Unfortunately, he did not bring his design plans to court
to make good this case. He also told me that he supervised
the construction on a day to day basis and that the building
was built in accordance with his instructions which evidence
was not surprisingly confirmed by the second Defendant. The
first Defendant's theory remains that some of the piles had
been driven into an unstable area but he recognized that he
had had no independent expert to verify this or to report
on the matter. Further, Mr. Thurton had not been asked about
the particular columns which he said had sunk during his evidence.
Faced
with that evidence I really have no choice but to accept the
views of Mr. Thurton. Whether or not the building as built
was in accordance with first Defendant's plans, the beam which
failed was clearly inadequately designed. This must be the
responsibility of the first Defendant and he must be liable
for the damage which resulted from it. On the basis of his
and the second Defendant's evidence and Mr. Thurton's views,
the second Defendant will not be liable.
I should
say that even if I accepted the first Defendant's views that
the only cause of the collapse was that the piles were driven
into an unstable area, I suspect that he would have still
been found liable. He was fully responsible for the project
under his agreement. I would have thought such responsibility
must extend to checking by whatever means necessary that the
building was going to be built on firm ground.
I turn
to damages. Mr. Thurton expressed the view that the building
was now in a "horrible state", a view confirmed
by the photographs. He said that there were so many uncertainties
about its stability that the best way to proceed would be
to demolish it and to start again. I accept that view. He
said clearing the site would cost $15,000.00 and the first
Defendant did not quarrel with that figure. He said to build
the building now would cost at least $225,000.00, a view I
accept. If the work starts now it is likely to take at least
another six months which means the Plaintiff will get his
building at least 18 months late. I accept his evidence that
he would have been able to rent the three apartments for $1,000.00
per month each and the upstairs flat for $1,500.00 per month
before moving into it with his family. He has therefore lost
rental of $4,500.00 a month for 18 months which totals $81,000.00.
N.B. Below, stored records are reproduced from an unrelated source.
## config.mk

```make
export PLATFORM = sky130hd
export DESIGN_NAME = alu
export DESIGN_NICKNAME = alu
export VERILOG_FILES = /design/flow/design.v
export SDC_FILE = /design/flow/constraint.sdc
export NUM_CORES = 4
export LEC_CHECK = 1
export CORE_UTILIZATION = 50
```

## constraint.sdc

```tcl
current_design alu

set clk_period 17.0
set clk_io_pct 0.2

create_clock -name clk0 -period $clk_period

set non_clock_inputs [all_inputs -no_clocks]
set_input_delay [expr $clk_period * $clk_io_pct] -clock clk0 $non_clock_inputs
set_output_delay [expr $clk_period * $clk_io_pct] -clock clk0 [all_outputs]
```

## run.sh

```bash
#!/bin/bash
# OpenROAD 26Q1-2900-gdf79404cd8, Yosys 0.63+post, stock flow scripts
make -C /OpenROAD-flow-scripts/flow DESIGN_CONFIG=/design/flow/config.mk WORK_HOME=/design/flow/orfs finish
```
He must give credit for the amount he still had to pay under
the contract with the first and second Defendants namely $17,077.00.
He is
therefore entitled to damages of $303,923.00, which is $15,000.00
+ $225,000.00 + $81,000.00 - $17,077.00. I do not award him
interest since the cost or rebuilding is prospective and the
interest on the bank loan was to have been paid off from the
rental income which is a head of damage itself. The $10,000.00
spent on Mr. Thurton's report ought be recoverable as part
of the costs in the action since that report really deals
only with the assignment of responsibility for the failure.
There
shall therefore be judgment for the plaintiff against the
first defendant for $303,923.00 and the claim against the
second Defendant shall be dismissed.